Abstract 1695: Genomic clustering tendency of transcription factors reflects phase-separated transcriptional condensates at cancer super-enhancers

Abstract

Abstract Many transcription factors (TFs) have been shown to bind to super-enhancers, forming transcriptional condensates to activate transcription in various cellular systems including cancer. However, the genomic and epigenomic determinants of phase-separated transcriptional condensate formation remain poorly understood. Questions regarding which TFs tend to associate with transcriptional condensates and what factors influence their association are largely unanswered. Here we systematically analyzed 528 DNA sequence motifs across the human genome and 6,650 TF binding profiles across different cell types to identify the molecular features contributing to the formation of transcriptional condensates. We found that the genomic distributions of sequence motifs for different TFs exhibit distinct clustering tendencies. Notably, TF motifs with a high genomic clustering tendency are significantly associated with super-enhancers. TF binding profiles showing a high genomic clustering tendency are further enriched at cell-type-specific super-enhancers. TFs with a high binding clustering tendency also possess high liquid-liquid phase separation abilities. Compared to non-clustered TF binding, densely clustered TF binding sites are more enriched at cell-type-specific super-enhancers with higher chromatin accessibility, elevated chromatin interaction, and stronger association with cancer outcomes. Our results indicate that the clustered genomic binding patterns and the phase separation properties of TFs collectively contribute to the formation of transcriptional condensates at cancer super-enhancers.

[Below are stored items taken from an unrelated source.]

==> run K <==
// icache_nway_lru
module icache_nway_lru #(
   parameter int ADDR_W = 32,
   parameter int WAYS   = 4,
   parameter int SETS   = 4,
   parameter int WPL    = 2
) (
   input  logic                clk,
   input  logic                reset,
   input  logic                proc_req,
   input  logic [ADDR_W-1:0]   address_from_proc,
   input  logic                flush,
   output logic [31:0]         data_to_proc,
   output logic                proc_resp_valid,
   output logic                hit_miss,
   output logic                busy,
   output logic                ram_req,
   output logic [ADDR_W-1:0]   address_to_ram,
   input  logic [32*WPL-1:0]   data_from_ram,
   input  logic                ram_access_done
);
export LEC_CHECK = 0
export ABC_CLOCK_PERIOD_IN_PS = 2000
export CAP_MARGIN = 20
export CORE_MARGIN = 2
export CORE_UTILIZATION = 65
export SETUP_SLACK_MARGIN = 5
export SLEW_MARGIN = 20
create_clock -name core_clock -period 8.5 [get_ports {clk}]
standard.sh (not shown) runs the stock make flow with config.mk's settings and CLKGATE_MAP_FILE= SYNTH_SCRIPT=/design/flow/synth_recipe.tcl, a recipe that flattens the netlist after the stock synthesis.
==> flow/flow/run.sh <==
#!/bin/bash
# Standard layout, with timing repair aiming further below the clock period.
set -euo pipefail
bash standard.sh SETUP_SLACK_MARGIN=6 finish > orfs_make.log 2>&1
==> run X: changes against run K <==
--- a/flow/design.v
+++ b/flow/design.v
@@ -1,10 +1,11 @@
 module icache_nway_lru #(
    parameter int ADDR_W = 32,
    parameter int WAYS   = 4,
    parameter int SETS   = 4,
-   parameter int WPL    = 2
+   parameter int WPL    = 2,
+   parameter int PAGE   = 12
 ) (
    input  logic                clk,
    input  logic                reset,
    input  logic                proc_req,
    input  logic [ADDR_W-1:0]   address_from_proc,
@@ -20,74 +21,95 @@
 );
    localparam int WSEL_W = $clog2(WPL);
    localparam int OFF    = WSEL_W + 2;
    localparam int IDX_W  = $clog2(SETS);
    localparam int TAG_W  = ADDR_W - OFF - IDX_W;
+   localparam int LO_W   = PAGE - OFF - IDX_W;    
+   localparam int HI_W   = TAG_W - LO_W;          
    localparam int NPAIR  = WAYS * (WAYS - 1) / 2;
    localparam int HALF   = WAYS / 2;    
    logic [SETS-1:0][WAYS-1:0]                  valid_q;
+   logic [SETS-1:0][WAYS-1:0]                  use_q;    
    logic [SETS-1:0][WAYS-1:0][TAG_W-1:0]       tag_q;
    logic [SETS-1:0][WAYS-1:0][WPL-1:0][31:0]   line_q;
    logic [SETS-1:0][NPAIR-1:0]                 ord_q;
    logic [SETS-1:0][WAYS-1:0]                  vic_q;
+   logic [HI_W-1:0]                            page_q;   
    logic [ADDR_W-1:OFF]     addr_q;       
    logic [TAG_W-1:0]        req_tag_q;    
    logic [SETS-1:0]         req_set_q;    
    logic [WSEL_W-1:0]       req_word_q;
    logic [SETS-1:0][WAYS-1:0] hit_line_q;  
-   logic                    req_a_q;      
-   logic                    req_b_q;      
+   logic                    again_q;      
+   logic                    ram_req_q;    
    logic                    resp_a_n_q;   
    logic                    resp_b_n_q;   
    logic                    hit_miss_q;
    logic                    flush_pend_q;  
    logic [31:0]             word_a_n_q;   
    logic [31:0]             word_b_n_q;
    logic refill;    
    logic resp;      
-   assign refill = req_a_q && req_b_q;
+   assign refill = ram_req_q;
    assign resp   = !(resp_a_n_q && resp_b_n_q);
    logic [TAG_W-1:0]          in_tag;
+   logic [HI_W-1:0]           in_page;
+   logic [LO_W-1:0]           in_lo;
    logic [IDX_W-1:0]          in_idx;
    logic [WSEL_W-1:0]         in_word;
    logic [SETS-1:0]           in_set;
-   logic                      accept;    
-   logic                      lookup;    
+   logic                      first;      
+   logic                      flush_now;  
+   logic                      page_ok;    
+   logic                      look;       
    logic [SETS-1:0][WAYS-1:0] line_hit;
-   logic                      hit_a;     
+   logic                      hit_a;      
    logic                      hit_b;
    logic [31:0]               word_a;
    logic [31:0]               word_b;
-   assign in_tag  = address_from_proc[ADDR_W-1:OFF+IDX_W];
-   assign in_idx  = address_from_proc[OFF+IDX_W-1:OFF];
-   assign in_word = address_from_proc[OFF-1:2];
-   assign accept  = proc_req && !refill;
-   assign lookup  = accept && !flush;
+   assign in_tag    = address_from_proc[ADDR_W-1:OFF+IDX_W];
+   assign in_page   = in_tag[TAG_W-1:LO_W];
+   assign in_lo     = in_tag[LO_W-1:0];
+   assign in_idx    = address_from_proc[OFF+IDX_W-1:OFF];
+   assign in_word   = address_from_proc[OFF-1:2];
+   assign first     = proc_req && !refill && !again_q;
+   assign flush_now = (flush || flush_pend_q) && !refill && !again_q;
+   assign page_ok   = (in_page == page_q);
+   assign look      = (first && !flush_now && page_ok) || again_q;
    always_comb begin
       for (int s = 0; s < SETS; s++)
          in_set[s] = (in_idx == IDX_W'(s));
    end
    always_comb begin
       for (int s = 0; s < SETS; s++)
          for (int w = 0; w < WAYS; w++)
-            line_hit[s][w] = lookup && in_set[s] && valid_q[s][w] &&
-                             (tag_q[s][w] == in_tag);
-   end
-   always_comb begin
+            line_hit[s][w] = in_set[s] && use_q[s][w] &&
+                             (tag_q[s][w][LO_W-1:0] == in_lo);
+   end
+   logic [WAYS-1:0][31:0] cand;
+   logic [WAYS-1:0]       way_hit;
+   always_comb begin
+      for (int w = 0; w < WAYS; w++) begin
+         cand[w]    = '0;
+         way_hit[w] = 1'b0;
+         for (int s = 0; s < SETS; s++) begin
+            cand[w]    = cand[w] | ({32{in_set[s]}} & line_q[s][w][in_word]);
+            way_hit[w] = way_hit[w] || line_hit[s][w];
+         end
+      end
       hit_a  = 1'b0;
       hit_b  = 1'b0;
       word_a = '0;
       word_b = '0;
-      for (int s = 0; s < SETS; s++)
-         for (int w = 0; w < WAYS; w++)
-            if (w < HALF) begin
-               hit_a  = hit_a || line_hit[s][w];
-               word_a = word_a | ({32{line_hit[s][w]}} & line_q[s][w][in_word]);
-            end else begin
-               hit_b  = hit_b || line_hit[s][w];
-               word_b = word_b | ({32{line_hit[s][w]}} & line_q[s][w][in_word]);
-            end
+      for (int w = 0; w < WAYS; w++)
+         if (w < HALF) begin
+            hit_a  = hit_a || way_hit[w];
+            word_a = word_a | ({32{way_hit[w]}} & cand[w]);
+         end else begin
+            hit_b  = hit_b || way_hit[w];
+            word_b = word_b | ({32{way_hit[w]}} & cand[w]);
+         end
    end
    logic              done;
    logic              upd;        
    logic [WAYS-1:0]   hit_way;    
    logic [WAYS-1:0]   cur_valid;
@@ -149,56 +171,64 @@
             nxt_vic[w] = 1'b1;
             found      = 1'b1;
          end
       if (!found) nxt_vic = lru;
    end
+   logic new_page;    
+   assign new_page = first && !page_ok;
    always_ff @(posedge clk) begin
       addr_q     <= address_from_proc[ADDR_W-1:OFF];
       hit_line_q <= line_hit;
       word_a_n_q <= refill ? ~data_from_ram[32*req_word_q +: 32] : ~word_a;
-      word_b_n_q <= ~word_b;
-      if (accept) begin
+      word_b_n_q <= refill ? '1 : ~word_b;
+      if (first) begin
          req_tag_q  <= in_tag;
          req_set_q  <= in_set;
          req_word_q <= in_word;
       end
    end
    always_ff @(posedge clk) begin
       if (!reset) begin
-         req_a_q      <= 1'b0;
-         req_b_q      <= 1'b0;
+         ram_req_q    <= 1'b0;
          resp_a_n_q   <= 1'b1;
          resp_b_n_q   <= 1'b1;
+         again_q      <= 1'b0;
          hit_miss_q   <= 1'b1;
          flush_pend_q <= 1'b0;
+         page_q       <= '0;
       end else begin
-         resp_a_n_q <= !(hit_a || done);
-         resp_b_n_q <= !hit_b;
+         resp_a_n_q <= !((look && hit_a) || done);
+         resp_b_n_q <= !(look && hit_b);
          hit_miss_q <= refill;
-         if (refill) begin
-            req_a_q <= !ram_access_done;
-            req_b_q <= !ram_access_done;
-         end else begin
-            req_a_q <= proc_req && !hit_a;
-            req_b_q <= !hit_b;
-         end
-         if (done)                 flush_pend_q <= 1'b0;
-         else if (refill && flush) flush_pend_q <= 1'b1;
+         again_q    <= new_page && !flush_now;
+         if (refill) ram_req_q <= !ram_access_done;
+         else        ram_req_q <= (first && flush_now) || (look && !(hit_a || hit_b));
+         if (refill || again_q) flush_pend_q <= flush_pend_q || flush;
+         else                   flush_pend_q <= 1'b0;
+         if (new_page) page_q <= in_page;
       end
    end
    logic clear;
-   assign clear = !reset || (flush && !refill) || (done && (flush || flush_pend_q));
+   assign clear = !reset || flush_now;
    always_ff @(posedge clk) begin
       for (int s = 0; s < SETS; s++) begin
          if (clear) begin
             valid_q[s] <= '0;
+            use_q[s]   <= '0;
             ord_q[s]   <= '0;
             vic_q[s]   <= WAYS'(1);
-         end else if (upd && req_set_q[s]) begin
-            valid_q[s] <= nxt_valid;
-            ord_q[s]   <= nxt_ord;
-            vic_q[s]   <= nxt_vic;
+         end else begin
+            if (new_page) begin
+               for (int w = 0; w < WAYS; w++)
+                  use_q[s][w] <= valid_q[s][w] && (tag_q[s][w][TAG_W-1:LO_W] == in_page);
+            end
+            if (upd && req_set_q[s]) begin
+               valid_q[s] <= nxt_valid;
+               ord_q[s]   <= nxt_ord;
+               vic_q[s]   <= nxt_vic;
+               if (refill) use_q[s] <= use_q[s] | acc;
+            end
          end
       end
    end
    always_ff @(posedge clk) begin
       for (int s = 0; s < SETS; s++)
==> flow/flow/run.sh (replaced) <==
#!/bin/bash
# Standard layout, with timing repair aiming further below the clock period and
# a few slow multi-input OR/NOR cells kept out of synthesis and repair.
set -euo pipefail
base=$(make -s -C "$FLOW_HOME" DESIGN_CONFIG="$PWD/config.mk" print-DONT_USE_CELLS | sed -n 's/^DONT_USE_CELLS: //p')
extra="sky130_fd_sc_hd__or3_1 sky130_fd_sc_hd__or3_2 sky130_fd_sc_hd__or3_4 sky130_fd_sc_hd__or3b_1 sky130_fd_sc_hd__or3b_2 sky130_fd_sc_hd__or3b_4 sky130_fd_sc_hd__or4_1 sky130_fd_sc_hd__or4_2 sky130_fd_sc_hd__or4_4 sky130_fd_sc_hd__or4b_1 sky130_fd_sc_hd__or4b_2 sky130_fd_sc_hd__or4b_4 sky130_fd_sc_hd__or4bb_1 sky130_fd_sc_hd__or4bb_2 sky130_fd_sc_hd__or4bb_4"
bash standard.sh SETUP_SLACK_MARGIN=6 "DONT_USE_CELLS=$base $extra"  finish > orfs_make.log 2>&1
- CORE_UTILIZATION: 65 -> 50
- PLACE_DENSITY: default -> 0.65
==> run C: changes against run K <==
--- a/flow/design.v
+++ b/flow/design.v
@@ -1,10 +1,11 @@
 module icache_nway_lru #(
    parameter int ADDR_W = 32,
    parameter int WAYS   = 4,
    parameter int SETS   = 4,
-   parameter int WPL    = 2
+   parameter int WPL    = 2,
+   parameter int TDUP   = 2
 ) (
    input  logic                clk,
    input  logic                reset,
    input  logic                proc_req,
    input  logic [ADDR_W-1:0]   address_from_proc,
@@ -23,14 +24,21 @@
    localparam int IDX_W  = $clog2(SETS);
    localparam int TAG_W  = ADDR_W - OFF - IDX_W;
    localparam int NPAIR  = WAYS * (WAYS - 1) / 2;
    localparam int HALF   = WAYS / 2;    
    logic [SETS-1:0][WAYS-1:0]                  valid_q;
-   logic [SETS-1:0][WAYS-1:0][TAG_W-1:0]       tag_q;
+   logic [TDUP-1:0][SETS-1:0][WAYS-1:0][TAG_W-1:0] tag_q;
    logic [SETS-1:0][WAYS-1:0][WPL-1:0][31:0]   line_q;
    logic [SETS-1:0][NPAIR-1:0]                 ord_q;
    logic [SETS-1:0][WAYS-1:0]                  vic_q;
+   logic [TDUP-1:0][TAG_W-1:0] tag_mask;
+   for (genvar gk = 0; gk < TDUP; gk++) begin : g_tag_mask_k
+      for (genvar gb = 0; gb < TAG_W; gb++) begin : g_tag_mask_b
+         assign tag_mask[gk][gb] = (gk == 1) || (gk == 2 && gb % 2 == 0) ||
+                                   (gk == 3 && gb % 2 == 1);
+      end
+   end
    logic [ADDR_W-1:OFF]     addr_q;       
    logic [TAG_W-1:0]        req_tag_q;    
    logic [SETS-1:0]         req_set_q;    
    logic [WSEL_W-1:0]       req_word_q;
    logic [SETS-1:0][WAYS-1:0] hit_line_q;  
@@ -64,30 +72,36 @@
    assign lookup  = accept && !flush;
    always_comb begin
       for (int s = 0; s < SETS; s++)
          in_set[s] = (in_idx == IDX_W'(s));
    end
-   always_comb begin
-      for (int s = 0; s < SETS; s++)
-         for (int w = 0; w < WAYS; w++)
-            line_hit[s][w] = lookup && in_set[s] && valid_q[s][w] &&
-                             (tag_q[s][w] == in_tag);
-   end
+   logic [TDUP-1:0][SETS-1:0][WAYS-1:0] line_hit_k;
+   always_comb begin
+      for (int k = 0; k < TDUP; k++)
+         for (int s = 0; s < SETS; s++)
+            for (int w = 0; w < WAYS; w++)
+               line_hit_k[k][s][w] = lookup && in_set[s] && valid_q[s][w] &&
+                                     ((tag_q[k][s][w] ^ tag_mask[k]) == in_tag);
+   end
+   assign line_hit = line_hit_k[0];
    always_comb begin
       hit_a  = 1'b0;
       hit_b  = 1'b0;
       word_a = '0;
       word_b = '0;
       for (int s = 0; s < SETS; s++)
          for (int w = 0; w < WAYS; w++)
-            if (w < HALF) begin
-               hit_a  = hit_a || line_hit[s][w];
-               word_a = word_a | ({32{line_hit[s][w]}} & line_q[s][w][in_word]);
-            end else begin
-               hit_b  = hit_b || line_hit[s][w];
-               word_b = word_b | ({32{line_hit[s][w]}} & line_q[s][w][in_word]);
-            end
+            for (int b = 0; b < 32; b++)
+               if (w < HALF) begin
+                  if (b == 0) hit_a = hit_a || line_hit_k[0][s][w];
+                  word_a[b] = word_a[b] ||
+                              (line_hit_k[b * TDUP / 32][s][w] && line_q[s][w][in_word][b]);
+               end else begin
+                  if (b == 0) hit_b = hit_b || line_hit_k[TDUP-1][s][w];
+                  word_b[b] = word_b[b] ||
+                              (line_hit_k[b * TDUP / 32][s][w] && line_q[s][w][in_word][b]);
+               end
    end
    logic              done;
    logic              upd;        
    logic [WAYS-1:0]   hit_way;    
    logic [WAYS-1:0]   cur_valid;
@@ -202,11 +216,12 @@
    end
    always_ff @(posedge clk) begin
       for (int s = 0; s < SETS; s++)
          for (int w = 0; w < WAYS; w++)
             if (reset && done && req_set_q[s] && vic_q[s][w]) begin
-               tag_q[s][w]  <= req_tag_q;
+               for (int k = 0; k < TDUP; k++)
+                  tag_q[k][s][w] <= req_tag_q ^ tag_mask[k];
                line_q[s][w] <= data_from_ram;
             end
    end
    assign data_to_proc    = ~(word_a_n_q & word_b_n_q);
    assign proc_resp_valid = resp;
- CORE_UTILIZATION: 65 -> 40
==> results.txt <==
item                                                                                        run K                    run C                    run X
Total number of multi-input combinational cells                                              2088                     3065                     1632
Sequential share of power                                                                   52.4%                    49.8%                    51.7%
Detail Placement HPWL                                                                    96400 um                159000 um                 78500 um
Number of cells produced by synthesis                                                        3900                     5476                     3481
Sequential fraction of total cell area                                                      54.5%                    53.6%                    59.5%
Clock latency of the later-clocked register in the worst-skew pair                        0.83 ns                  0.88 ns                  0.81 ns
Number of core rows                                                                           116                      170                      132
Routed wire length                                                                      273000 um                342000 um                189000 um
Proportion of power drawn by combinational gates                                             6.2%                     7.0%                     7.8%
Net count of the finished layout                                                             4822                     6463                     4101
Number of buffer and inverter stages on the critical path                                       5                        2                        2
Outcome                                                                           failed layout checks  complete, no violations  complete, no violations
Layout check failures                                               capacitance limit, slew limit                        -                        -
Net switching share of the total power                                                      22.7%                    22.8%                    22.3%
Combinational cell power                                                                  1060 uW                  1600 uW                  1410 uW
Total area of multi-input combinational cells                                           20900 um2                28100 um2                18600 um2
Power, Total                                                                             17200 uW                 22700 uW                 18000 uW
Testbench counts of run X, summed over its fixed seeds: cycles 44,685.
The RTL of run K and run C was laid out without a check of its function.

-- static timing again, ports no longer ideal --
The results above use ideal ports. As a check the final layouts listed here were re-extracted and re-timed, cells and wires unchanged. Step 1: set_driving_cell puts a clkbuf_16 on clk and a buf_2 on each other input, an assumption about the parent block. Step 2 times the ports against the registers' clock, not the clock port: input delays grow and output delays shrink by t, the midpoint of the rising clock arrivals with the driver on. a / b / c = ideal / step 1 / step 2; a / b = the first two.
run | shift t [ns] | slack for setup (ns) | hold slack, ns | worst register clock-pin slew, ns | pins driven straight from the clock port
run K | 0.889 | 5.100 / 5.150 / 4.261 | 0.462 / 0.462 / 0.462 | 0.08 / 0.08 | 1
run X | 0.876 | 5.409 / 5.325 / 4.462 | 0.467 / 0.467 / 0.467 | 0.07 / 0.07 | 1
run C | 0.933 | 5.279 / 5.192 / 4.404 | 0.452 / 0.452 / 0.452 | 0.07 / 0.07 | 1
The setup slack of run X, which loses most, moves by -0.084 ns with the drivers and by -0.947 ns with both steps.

Citation Format: Zhenjia Wang, Shengyuan Wang, Chongzhi Zang. Genomic clustering tendency of transcription factors reflects phase-separated transcriptional condensates at cancer super-enhancers [abstract]. In: Proceedings of the American Association for Cancer Research Annual Meeting 2024; Part 1 (Regular Abstracts); 2024 Apr 5-10; San Diego, CA. Philadelphia (PA): AACR; Cancer Res 2024;84(6_Suppl):Abstract nr 1695.